Purple's center is in the radius so they are affected; blue's center is not so they aren't. As I noted, this is only generally true. The edgecases are pretty rare, but they are possible: airbursting a fireball at 15.5' has edge squares where the center of the square is in the radius, but less than half of the square is covered by the effect. To calculate that, you can integrate along the circle (which also is easier for prefab templates; WolframAlpha will do the heavy lifting for you).

Determining affected squares (the accurate way)

Now that you have some circles of non-standard sizes, you need to calculate which squares actually get included. Take a burst, viewed from above, with doubt for some of the periphery squares, namely the red one up top (this is just a 20' ground radius), treating the center of the burst as \$x = y = 0\$:

To calculate the area of a vertical slice of the top half of a circle of radius \$r\$ centered at \$[0, 0]\$, covering \$x \$ coordinates \$[a, b]\$, you can use the following formula:

$$\int_a^b r * sin(acos(x/r)$$

For example, for a circle of radius 20, the top semicircle is

$$\int_{-20}^{20} 20 * sin(acos(x/20) \approx 628.32$$

The full area of a circle that size is ~1256.64, or double what we calculated for the semicircle, as expected. What we're really looking for here is just the "extra" bit on a vertical strip: the last square (the red part). This formula gets more complicated for certain parts, but it works for the squares you're looking for, since the circle intersects both vertical edges of a single square.

For those specific edge squares, we're working with

$$\int_{5}^{10} 20 * sin(acos(x/20) \approx 92.37$$

We then need to subtract out the three full squares (5' x 15' = 75 sqft, the yellow part), yielding 17.37 sqft, or over half a square. Due to rotational symmetry this also applies to the horizontal parts, flipping around some operations.

If you wanted to measure the dark grey areas (although they're clearly small enough to be visually discarded), you'd use the same formula, but would need to calculate the offsets.

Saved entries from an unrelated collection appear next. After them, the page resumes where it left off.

===== src/hw/rtl/tte_pkg.sv =====
`timescale 1ns / 1ps
`default_nettype none
// ----------------------------------------------------------------------------
// tte_pkg
// Shared types and constants of the text terminal character engine.
// ----------------------------------------------------------------------------
package tte_pkg;

  // result command codes
  typedef enum logic [2:0] {
    CMD_WRITE      = 3'd0,
    CMD_RECOLOR    = 3'd1,
    CMD_SCROLL     = 3'd2,
    CMD_CLR_ROW    = 3'd3,
    CMD_CLR_SCREEN = 3'd4,
    CMD_CURSOR     = 3'd5
  } cmd_t;

  // configuration register indexes
  localparam int CFG_IDX_W = 2;
  typedef enum logic [CFG_IDX_W-1:0] {
    REG_COLUMNS    = 2'd0,
    REG_ROWS       = 2'd1,
    REG_BACK_COLOR = 2'd2
  } reg_idx_t;

  localparam int MAX_COLUMNS_DEF  = 128;
  localparam int MAX_ROWS_DEF     = 64;
  localparam int ESCAPE_DEPTH_DEF = 16;

  localparam logic [7:0] COLUMNS_RST    = 8'd80;
  localparam logic [6:0] ROWS_RST       = 7'd25;
  localparam logic [3:0] BACK_COLOR_RST = 4'd0;
  localparam logic [3:0] FORE_RST       = 4'd15;

  // commands caused by one byte, at most
  localparam int MAX_RESULTS = 6;
  localparam int LST_IDX_W   = $clog2(MAX_RESULTS);
  localparam int LST_LEN_W   = $clog2(MAX_RESULTS + 1);

  // character codes
  localparam logic [7:0] CH_ESC   = 8'h1B;
  localparam logic [7:0] CH_LF    = 8'h0A;
  localparam logic [7:0] CH_CR    = 8'h0D;
  localparam logic [7:0] CH_BS    = 8'h08;
  localparam logic [7:0] CH_SPACE = 8'h20;
  localparam logic [7:0] CH_DEL   = 8'h7F;
  localparam logic [7:0] CH_LC_M  = 8'h6D;
  localparam logic [7:0] CH_UC_J  = 8'h4A;
  localparam logic [7:0] CH_UC_K  = 8'h4B;
  localparam logic [7:0] CH_ZERO  = 8'h30;

  // escape arguments
  localparam logic [31:0] SGR_FG_LO     = 32'd30;
  localparam logic [31:0] SGR_FG_HI     = 32'd37;
  localparam logic [31:0] SGR_BRIGHT_LO = 32'd90;
  localparam logic [31:0] SGR_BRIGHT_HI = 32'd97;
  localparam logic [31:0] SGR_BRIGHT_OF = 32'd82;
  localparam logic [31:0] ERASE_ALL     = 32'd2;

  // output tdata layout
  localparam int OUT_TDATA_W = 40;

endpackage : tte_pkg
`default_nettype wire


===== src/hw/rtl/text_terminal_char_engine.sv =====
`timescale 1ns / 1ps
`default_nettype none
// ----------------------------------------------------------------------------
// text_terminal_char_engine
// Usage:
//   in_*  : one character byte per request (tdata[7:0]).
//   out_* : drawing commands; tuser carries the command code, tlast marks the
//           final command caused by a byte. tdata carries cell index, glyph,
//           foreground, background and row to clear.
//   cfg_* : register writes (0 columns, 1 rows, 2 background color), always
//           ready; write only while the engine is idle.
// Timing:
//   a byte is taken into the input register, decoded into the command list,
//   and each command leaves via the output register, one per cycle while
//   out_tready is high. Escape bytes produce no command but for a final J or K
//   with argument 2, and are consumed at one byte per cycle while no command
//   is pending. Commands per byte: up to 6 for a backspace, 4 for a printable
//   byte, 3 for a line feed, 2 for others. The next byte is taken as they drain.
// Reset: synchronous, active low; cursor to cell 0, foreground 15, no escape
//   active, registers to 80 columns, 25 rows, background 0.
// Stall: a stalled out request holds its command; the list and input register
//   fill, then in_tready drops.
// ----------------------------------------------------------------------------
module text_terminal_char_engine
  import tte_pkg::*;
#(
  parameter int MAX_COLUMNS  = MAX_COLUMNS_DEF,
  parameter int MAX_ROWS     = MAX_ROWS_DEF,
  parameter int ESCAPE_DEPTH = ESCAPE_DEPTH_DEF
) (
  input  wire logic                   clk,
  input  wire logic                   rst_n,
  // input bytes
  input  wire logic                   in_tvalid,
  output logic                        in_tready,
  input  wire logic [7:0]             in_tdata,   // [7:0] char_byte
  // commands
  output logic                        out_tvalid,
  input  wire logic                   out_tready,
  output logic [OUT_TDATA_W-1:0]      out_tdata,  // [12:0] cell_index, [20:13] glyph,
                                                  // [24:21] fore_color,
                                                  // [28:25] back_color_out,
                                                  // [34:29] clear_row, [39:35] zero
  output logic [2:0]                  out_tuser,  // [2:0] command
  output logic                        out_tlast,  // last
  // configuration
  input  wire logic                   cfg_valid,
  output logic                        cfg_ready,
  input  wire logic [CFG_IDX_W-1:0]   cfg_index,
  input  wire logic [7:0]             cfg_data
);

  localparam int CW    = $clog2(MAX_COLUMNS);
  localparam int RW    = $clog2(MAX_ROWS);
  localparam int ECW   = $clog2(MAX_COLUMNS + 1);
  localparam int ERW   = $clog2(MAX_ROWS + 1);
  localparam int ESC_W = $clog2(ESCAPE_DEPTH + 1);
  localparam int CIW   = RW + ECW;

  // configuration
  logic [7:0] cfg_columns_r;
  logic [6:0] cfg_rows_r;
  logic [3:0] cfg_back_r;

  assign cfg_ready = 1'b1;

  always_ff @(posedge clk) begin
    if (!rst_n) begin
      cfg_columns_r <= COLUMNS_RST;
      cfg_rows_r    <= ROWS_RST;
      cfg_back_r    <= BACK_COLOR_RST;
    end else if (cfg_valid && cfg_ready) begin
      case (cfg_index)
        REG_COLUMNS:    cfg_columns_r <= cfg_data;
        REG_ROWS:       cfg_rows_r    <= cfg_data[6:0];
        REG_BACK_COLOR: cfg_back_r    <= cfg_data[3:0];
        default: ;
      endcase
    end
  end

  logic [ECW-1:0] eff_cols;
  logic [ERW-1:0] eff_rows;

  always_comb begin
    if (cfg_columns_r == 8'd0) eff_cols = ECW'(1);
    else if (32'(cfg_columns_r) > MAX_COLUMNS) eff_cols = ECW'(MAX_COLUMNS);
    else eff_cols = ECW'(cfg_columns_r);
    if (cfg_rows_r == 7'd0) eff_rows = ERW'(1);
    else if (32'(cfg_rows_r) > MAX_ROWS) eff_rows = ERW'(MAX_ROWS);
    else eff_rows = ERW'(cfg_rows_r);
  end

  // input register
  logic       in_valid_r;
  logic [7:0] in_byte_r;

  // terminal state
  logic [CW-1:0]    cur_col_r, cur_col_nxt;
  logic [RW-1:0]    cur_row_r, cur_row_nxt;
  logic [3:0]       fore_r, fore_nxt;
  logic [ESC_W-1:0] esc_cnt_r, esc_cnt_nxt;
  logic [31:0]      esc_num_r, esc_num_nxt;

  // command list
  cmd_t           lst_cmd_r   [MAX_RESULTS];
  logic [CW-1:0]  lst_col_r   [MAX_RESULTS];
  logic [RW-1:0]  lst_row_r   [MAX_RESULTS];
  logic [7:0]     lst_glyph_r [MAX_RESULTS];
  logic [LST_LEN_W-1:0] lst_len_r;
  logic [LST_IDX_W-1:0] lst_rd_r;

  cmd_t           e_cmd   [MAX_RESULTS];
  logic [CW-1:0]  e_col   [MAX_RESULTS];
  logic [RW-1:0]  e_row   [MAX_RESULTS];
  logic [7:0]     e_glyph [MAX_RESULTS];
  logic [LST_LEN_W-1:0] e_len;

  // output register
  logic out_valid_r;
  logic out_load, pop, proc;

  assign out_load  = !out_valid_r || out_tready;
  assign pop       = out_load && (lst_len_r != '0);
  assign proc      = in_valid_r &&
                     ((lst_len_r == '0) || ((lst_len_r == LST_LEN_W'(1)) && pop));
  assign in_tready = !in_valid_r || proc;

  always_ff @(posedge clk) begin
    if (!rst_n) begin
      in_valid_r <= 1'b0;
    end else if (in_tvalid && in_tready) begin
      in_valid_r <= 1'b1;
    end else if (proc) begin
      in_valid_r <= 1'b0;
    end
  end

  always_ff @(posedge clk) begin
    if (in_tvalid && in_tready) begin
      in_byte_r <= in_tdata;
    end
  end

  function automatic logic [CW+RW-1:0] step_back(input logic [CW-1:0] col,
                                                 input logic [RW-1:0] row,
                                                 input logic [ECW-1:0] ncols);
    logic [CW-1:0] c;
    logic [RW-1:0] r;
    c = col;
    r = row;
    if (col == '0) begin
      c = CW'(ncols - ECW'(1));
      if (row != '0) r = row - RW'(1);
    end else begin
      c = col - CW'(1);
    end
    return {r, c};
  endfunction

  // decode one byte into state update and command list
  always_comb begin
    logic [7:0]           c;
    logic [CW-1:0]        col_v;
    logic [RW-1:0]        row_v;
    logic [7:0]           glyph_v;
    logic [LST_IDX_W-1:0] n;
    logic [31:0]          digit;

    c           = in_byte_r;
    n           = '0;
    fore_nxt    = fore_r;
    esc_cnt_nxt = esc_cnt_r;
    esc_num_nxt = esc_num_r;
    digit       = {{24{c[7]}}, c} - {24'd0, CH_ZERO};
    for (int i = 0; i < MAX_RESULTS; i++) begin
      e_cmd[i]   = CMD_WRITE;
      e_col[i]   = '0;
      e_row[i]   = '0;
      e_glyph[i] = '0;
    end

    // clamp into the current screen size
    col_v = (ECW'(cur_col_r) >= eff_cols) ? CW'(eff_cols - ECW'(1)) : cur_col_r;
    row_v = (ERW'(cur_row_r) >= eff_rows) ? RW'(eff_rows - ERW'(1)) : cur_row_r;
    glyph_v = (c == CH_BS) ? CH_SPACE : c;

    if ((c == CH_ESC) || (esc_cnt_r != '0)) begin
      if (esc_cnt_r < ESC_W'(ESCAPE_DEPTH)) esc_cnt_nxt = esc_cnt_r + ESC_W'(1);
      if (c inside {[8'h61:8'h7A], [8'h41:8'h5A]}) begin
        if (c == CH_LC_M) begin
          if (esc_num_r inside {[SGR_FG_LO:SGR_FG_HI]}) begin
            fore_nxt = 4'(esc_num_r - SGR_FG_LO);
          end else if (esc_num_r inside {[SGR_BRIGHT_LO:SGR_BRIGHT_HI]}) begin
            fore_nxt = 4'(esc_num_r - SGR_BRIGHT_OF);
          end
        end else if (c == CH_UC_J) begin
          if (esc_num_r == ERASE_ALL) begin
            e_cmd[n] = CMD_CLR_SCREEN;
            n        = n + LST_IDX_W'(1);
            col_v    = '0;
            row_v    = '0;
            e_cmd[n] = CMD_CURSOR;
            n        = n + LST_IDX_W'(1);
          end
        end else if (c == CH_UC_K) begin
          if (esc_num_r == ERASE_ALL) begin
            e_cmd[n] = CMD_CLR_ROW;
            e_row[n] = row_v;
            n        = n + LST_IDX_W'(1);
          end
        end
        esc_cnt_nxt = '0;
        esc_num_nxt = '0;
      end else if (esc_cnt_r >= ESC_W'(2)) begin
        esc_num_nxt = (esc_num_r << 3) + (esc_num_r << 1) + digit;
      end
    end else begin
      if (((c >= CH_SPACE) && (c < CH_DEL)) || (c == CH_BS)) begin
        if (c == CH_BS) {row_v, col_v} = step_back(col_v, row_v, eff_cols);
        // write the cell and advance
        e_cmd[n]   = CMD_WRITE;
        e_col[n]   = col_v;
        e_row[n]   = row_v;
        e_glyph[n] = glyph_v;
        n          = n + LST_IDX_W'(1);
        if (ECW'(col_v) + ECW'(1) >= eff_cols) begin
          col_v = '0;
          if (ERW'(row_v) + ERW'(1) >= eff_rows) begin
            e_cmd[n] = CMD_SCROLL;
            n        = n + LST_IDX_W'(1);
          end else begin
            row_v = row_v + RW'(1);
          end
        end else begin
          col_v = col_v + CW'(1);
        end
        e_cmd[n] = CMD_RECOLOR;
        e_col[n] = col_v;
        e_row[n] = row_v;
        n        = n + LST_IDX_W'(1);
        e_cmd[n] = CMD_CURSOR;
        e_col[n] = col_v;
        e_row[n] = row_v;
        n        = n + LST_IDX_W'(1);
        if (c == CH_BS) {row_v, col_v} = step_back(col_v, row_v, eff_cols);
      end else if (c == CH_LF) begin
        col_v = '0;
        if (ERW'(row_v) + ERW'(1) >= eff_rows) begin
          e_cmd[n] = CMD_SCROLL;
          n        = n + LST_IDX_W'(1);
        end else begin
          row_v = row_v + RW'(1);
        end
      end else if (c == CH_CR) begin
        col_v = '0;
      end
      if (!((c >= CH_SPACE) && (c < CH_DEL))) begin
        e_cmd[n] = CMD_RECOLOR;
        e_col[n] = col_v;
        e_row[n] = row_v;
        n        = n + LST_IDX_W'(1);
        e_cmd[n] = CMD_CURSOR;
        e_col[n] = col_v;
        e_row[n] = row_v;
        n        = n + LST_IDX_W'(1);
      end
    end

    cur_col_nxt = col_v;
    cur_row_nxt = row_v;
    e_len       = LST_LEN_W'(n);
  end

  always_ff @(posedge clk) begin
    if (!rst_n) begin
      cur_col_r <= '0;
      cur_row_r <= '0;
      fore_r    <= FORE_RST;
      esc_cnt_r <= '0;
      esc_num_r <= '0;
      lst_len_r <= '0;
      lst_rd_r  <= '0;
    end else if (proc) begin
      cur_col_r <= cur_col_nxt;
      cur_row_r <= cur_row_nxt;
      fore_r    <= fore_nxt;
      esc_cnt_r <= esc_cnt_nxt;
      esc_num_r <= esc_num_nxt;
      lst_len_r <= e_len;
      lst_rd_r  <= '0;
    end else if (pop) begin
      lst_len_r <= lst_len_r - LST_LEN_W'(1);
      lst_rd_r  <= lst_rd_r + LST_IDX_W'(1);
    end
  end

  always_ff @(posedge clk) begin
    if (proc) begin
      for (int i = 0; i < MAX_RESULTS; i++) begin
        lst_cmd_r[i]   <= e_cmd[i];
        lst_col_r[i]   <= e_col[i];
        lst_row_r[i]   <= e_row[i];
        lst_glyph_r[i] <= e_glyph[i];
      end
    end
  end

  // result fields of the list head
  cmd_t         hd_cmd;
  logic [CIW-1:0] hd_cell_full;
  logic [12:0]  hd_cell;
  logic [7:0]   hd_glyph;
  logic [3:0]   hd_fore;
  logic [3:0]   hd_back;
  logic [5:0]   hd_crow;

  assign hd_cmd       = lst_cmd_r[lst_rd_r];
  assign hd_cell_full = CIW'(lst_col_r[lst_rd_r]) +
                        CIW'(lst_row_r[lst_rd_r]) * CIW'(eff_cols);

  always_comb begin
    hd_cell  = '0;
    hd_glyph = '0;
    hd_fore  = '0;
    hd_back  = cfg_back_r;
    hd_crow  = '0;
    case (hd_cmd)
      CMD_WRITE: begin
        hd_cell  = 13'(hd_cell_full);
        hd_glyph = lst_glyph_r[lst_rd_r];
        hd_fore  = fore_r;
      end
      CMD_RECOLOR: begin
        hd_cell = 13'(hd_cell_full);
        hd_fore = fore_r;
      end
      CMD_CLR_ROW: hd_crow = 6'(lst_row_r[lst_rd_r]);
      CMD_CURSOR: begin
        hd_cell = 13'(hd_cell_full);
        hd_back = '0;
      end
      default: ;
    endcase
  end

  logic [OUT_TDATA_W-1:0] out_data_r;
  logic [2:0]             out_cmd_r;
  logic                   out_last_r;

  always_ff @(posedge clk) begin
    if (!rst_n) begin
      out_valid_r <= 1'b0;
    end else if (out_load) begin
      out_valid_r <= (lst_len_r != '0);
    end
  end

  always_ff @(posedge clk) begin
    if (pop) begin
      out_data_r <= {5'd0, hd_crow, hd_back, hd_fore, hd_glyph, hd_cell};
      out_cmd_r  <= hd_cmd;
      out_last_r <= (lst_len_r == LST_LEN_W'(1));
    end
  end

  assign out_tvalid = out_valid_r;
  assign out_tdata  = out_data_r;
  assign out_tuser  = out_cmd_r;
  assign out_tlast  = out_last_r;

endmodule : text_terminal_char_engine
`default_nettype wire


===== config.mk =====
export PLATFORM = sky130hd
export DESIGN_NAME = text_terminal_char_engine
export DESIGN_NICKNAME = d
export VERILOG_FILES = /design/src/hw/rtl/tte_pkg.sv /design/src/hw/rtl/text_terminal_char_engine.sv
export SDC_FILE = /design/constraint.sdc
export NUM_CORES = 1
export LEC_CHECK = 0
export ABC_AREA = 1
export CORE_AREA = 5 5 236 146
export DETAILED_ROUTE_END_ITERATION = 8
export DIE_AREA = 0 0 241 151
export DONT_BUFFER_PORTS = 1
export GPL_TIMING_DRIVEN = 0
export PLACE_DENSITY = 0.76
export SLEW_MARGIN = 20
export SYNTH_ARGS = -nofsm -noshare
export SYNTH_HDL_FRONTEND = slang
export SYNTH_SLANG_ARGS = --single-unit

===== constraint.sdc =====
create_clock -name clk -period 6.75 [get_ports clk]
set_input_delay 1.0125 -clock clk [delete_from_list [all_inputs] [get_ports clk]]
set_output_delay 1.0125 -clock clk [all_outputs]
set_load 0.02 [all_outputs]

# Word level (Yosys, flattened, before mapping)
# Memories as Yosys holds them, arrays and structs flattened. A register that Yosys moved wholly into a read port is not among the register bits.
# Index checks and enable logic that the tools add are counted.
# classes
add_sub_neg	25
order_cmp	27
n_eq_ne	14
n_reduce_logical	47
bitwise_logic	17
muxes	148
mul	1
# op_table
operator	n
two-way mux 6 bit	36
two-way mux 7 bit	25
bitwise mux 42 bit	4
two-way mux 42 bit	4
bitwise mux 36 bit	4
two-way mux 36 bit	3
demux 7 bit (select 3 bit)	4
two-way mux 3 bit	27
demux 6 bit (select 3 bit)	4
adder 32 bit	2
two-way mux 32 bit	2
two-way mux 8 bit	5
demux 3 bit (select 3 bit)	4
equality test 32 x 2 -> 1 bit, second input constant	1
>= comparator 32 x 5 -> 1 bit, second input constant	1
>= comparator 32 x 7 -> 1 bit, second input constant	1
less-or-equal comparator 32 x 6 -> 1 bit, second input constant	1
less-or-equal comparator 32 x 7 -> 1 bit, second input constant	1
two-way mux 15 bit	2
two-way mux 30 bit	1
equality test 8 x 4 -> 1 bit, second input constant	3
equality test 8 x 7 -> 1 bit, second input constant	3
NOT 12 bit	2
OR 12 bit	2
64 further kinds	137
# word_totals
ram_bits	144
ff_bits	120
word_cells	302
input_bits	23
out_inout_bits	47
memories	4
# mem_list
memory	depth	word_bits	read_ports	rd_clocked_by_memory_dff	wr	line	rtl
lst_glyph_r	6	8	1	1	6	text_terminal_char_engine.sv:109	logic [7:0] lst_glyph_r [MAX_RESULTS];
lst_col_r	6	7	1	1	6	text_terminal_char_engine.sv:107	logic [CW-1:0] lst_col_r [MAX_RESULTS];
lst_row_r	6	6	1	1	6	text_terminal_char_engine.sv:108	logic [RW-1:0] lst_row_r [MAX_RESULTS];
lst_cmd_r	6	3	1	1	6	text_terminal_char_engine.sv:106	cmd_t lst_cmd_r [MAX_RESULTS];

# Depth between registers and ports, before layout
# Gate-level depths: netlist of the first run.
# depth
ltp_word	31
ltp_mapped	53
depth_no_buf	51

# Least setup slack after synthesis of the first run
# Ideal clock, no wire load.
# synth_path
kind	reg2reg
from	register cfg_columns_r[7]
to	memory lst_row_r[0][0] (netlist name) (data pin)
arrival_time_ns	5.418
slack_ns	1.059
path_buffers	2
stages_incl_launch_ff	45
synth_period_minus_slack_ns	5.691
required_time_ns	6.477
setup_ns	0.273
path_cell_list	dfxtp_1 -> nor2_1 -> nand2_1 -> o21ai_0 -> nand2_2 -> buf_6 -> inv_1 -> ha_1 -> nand2_1 -> nor2_1 -> nand2_1 -> nand3_2 -> buf_6 -> nand2_1 -> nand2_2 -> nand3_2 -> nor2_2 -> nand3_4 -> [... 9 more ...] -> o21ai_0 -> a21oi_1 -> o21ai_0 -> o21ai_0 -> nand2_1 -> a31oi_1 -> nand2_1 -> o21ai_1 -> ha_1 -> nand2_1 -> nor2_4 -> nand2_2 -> nand2_2 -> nand2_1 -> o21ai_2 -> nand2_2 -> nand3_1 -> o221ai_1
# synth_lines
item	line	rtl
from (decl)	text_terminal_char_engine.sv:61	logic [7:0] cfg_columns_r;
from (signal assigned)	text_terminal_char_engine.sv:74	REG_COLUMNS: cfg_columns_r <= cfg_data;
to (decl)	text_terminal_char_engine.sv:108	

# Final worst setup path of the first run
# layout_path
from	register cfg_columns_r[4]
to	register lst_len_r[1]
# layout_via
elab_chain_len	25
# layout_rtl
item	line	rtl
> comparator 8 bit	text_terminal_char_engine.sv:87	else if (32'(cfg_columns_r) > MAX_COLUMNS) eff_cols = ECW'(MAX_COLUMNS);
two-way mux 8 bit	text_terminal_char_engine.sv:87	
two-way mux 8 bit *	text_terminal_char_engine.sv:86	if (cfg_columns_r == 8'd0) eff_cols = ECW'(1);
parallel branches: the longest is 10 deep, another holds adder 7 x 1 -> 8 bit	--	
two-way mux 2 bit *	text_terminal_char_engine.sv:227	if (ECW'(col_v) + ECW'(1) >= eff_cols) begin
two-way mux 3 bit *	text_terminal_char_engine.sv:219	if (((c >= CH_SPACE) && (c < CH_DEL)) || (c == CH_BS)) begin
two-way mux 3 bit *	text_terminal_char_engine.sv:188	if ((c == CH_ESC) || (esc_cnt_r != '0)) begin
adder 3 x 1 -> 3 bit *	text_terminal_char_engine.sv:241	n = n + LST_IDX_W'(1);
adder 3 x 1 -> 3 bit *	text_terminal_char_engine.sv:245	n = n + LST_IDX_W'(1);
two-way mux 3 bit *	text_terminal_char_engine.sv:219	
two-way mux 3 bit *	text_terminal_char_engine.sv:188	
adder 3 x 1 -> 3 bit	text_terminal_char_engine.sv:262	n = n + LST_IDX_W'(1);
adder 3 x 1 -> 3 bit	text_terminal_char_engine.sv:266	n = n + LST_IDX_W'(1);
two-way mux 3 bit *	text_terminal_char_engine.sv:258	if (!((c >= CH_SPACE) && (c < CH_DEL))) begin
two-way mux 3 bit *	text_terminal_char_engine.sv:188	
two-way mux 3 bit *	text_terminal_char_engine.sv:284	end else if (proc) begin
to (signal assigned)	text_terminal_char_engine.sv:290	lst_len_r <= e_len;
to (signal assigned)	text_terminal_char_engine.sv:293	lst_len_r <= lst_len_r - LST_LEN_W'(1);
to (decl)	text_terminal_char_engine.sv:110	logic [LST_LEN_W-1:0] lst_len_r;
# Every way passes the cells marked *. The select of a mux whose other input is x is not followed.
# A chain may end at the register's enable or synchronous reset.

==> results of run 1 <==
critical path: cells and delay by family (launching register included):
kind                       cells  cell delay, ps
AOI/OAI and AO/OA             11            1480
adders and majority gates      3             910
buffers and inverters          8            1110
DFF                            1             400
and+or+nand+nor               21            2370
worst max-delay path by stage:
stage                                        startpoint                             to  cells past startpoint
after floorplan           cfg_columns_r[7]$_SDFFE_PN0P_      lst_row_r[0][0]$_DFFE_PP_                     44
after global placement    cfg_columns_r[4]$_SDFFE_PN1P_  lst_row_r[3][0]$_SDFFCE_PN0P_                     42
after detailed placement  cfg_columns_r[7]$_SDFFE_PN0P_  lst_row_r[3][0]$_SDFFCE_PN0P_                     43
after CTS                 cfg_columns_r[7]$_SDFFE_PN0P_  lst_row_r[3][4]$_SDFFCE_PN0P_                     48
after global routing      cfg_columns_r[3]$_SDFFE_PN0P_      lst_len_r[1]$_SDFFE_PN0P_                     43
final                     cfg_columns_r[4]$_SDFFE_PN1P_      lst_len_r[1]$_SDFFE_PN0P_                     43
cells in the final DEF (no fill, tap or decap), drive strengths merged, types with 6 or more instances in the layout:
| cell type | instances |
|---|---|
| a32o | 7 |
| ha | 118 |
| buf | 44 |
| nand4 | 29 |
| nand3 | 96 |
| clkbuf | 66 |
| nor2 | 273 |
| fa | 58 |
| conb | 7 |
| a21oi | 165 |
| nand2 | 478 |
| o22ai | 10 |
| xnor2 | 9 |
| clkinv | 15 |
| o21ai | 159 |
| xor2 | 27 |
| o211ai | 7 |
| dfxtp | 84 |
| nor4 | 7 |
| nor3 | 17 |
| o21a | 6 |
| a31oi | 10 |
| o221ai | 11 |
| edfxtp | 147 |
| inv | 366 |
| a211oi | 6 |
final cells by class:
type,instances,area (um2)
Multi-Input combinational cell,1547,9610
Tap cell,424,531
Inverter,376,1430
Clock buffer,29,651
Clock inverter,11,92.6
Buffer,53,270
Sequential cell,231,6110
Fill cell,2845,13000
Timing Repair Buffer,28,299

For the darker grey area, we need to find x when y = 15, which is just a simple

$$x = \sqrt{r^2 - y^2} = \sqrt{20^2 - 15^2} = \sqrt{400 - 225} \approx 13.23$$

We can then use the same integral:

$$\int_{10}^{13.23} 20 * sin(acos(x/20) \approx 52.46$$

Here we subtract partial squares ("rectangles" have not been invented yet) comprising 3.23' x 15' = 48.45 sqft to get 4.01 sqft, or well under half a square. This can be repeated for the 10' airburst, starting with this red maybe-square:

$$(\int_{0}^{5} 17.3 * sin(acos(x/17.3))) - 5 * 15 \approx 10.2$$

This is less than half a square, so the red one isn't included. Next, dark grey again:

$$ x = \sqrt{17.3^2 - 10^2} \approx 14.1\\ \left(\int_{10}^{14.1} 17.3 * sin\left(acos(x/17.3)\right)\right) - 4.1 * 10 \approx 9.4 $$

This one also wouldn't be included. These are probably doable from sight, but different sized bursts at different heights can get into hard-to-eyeball territory.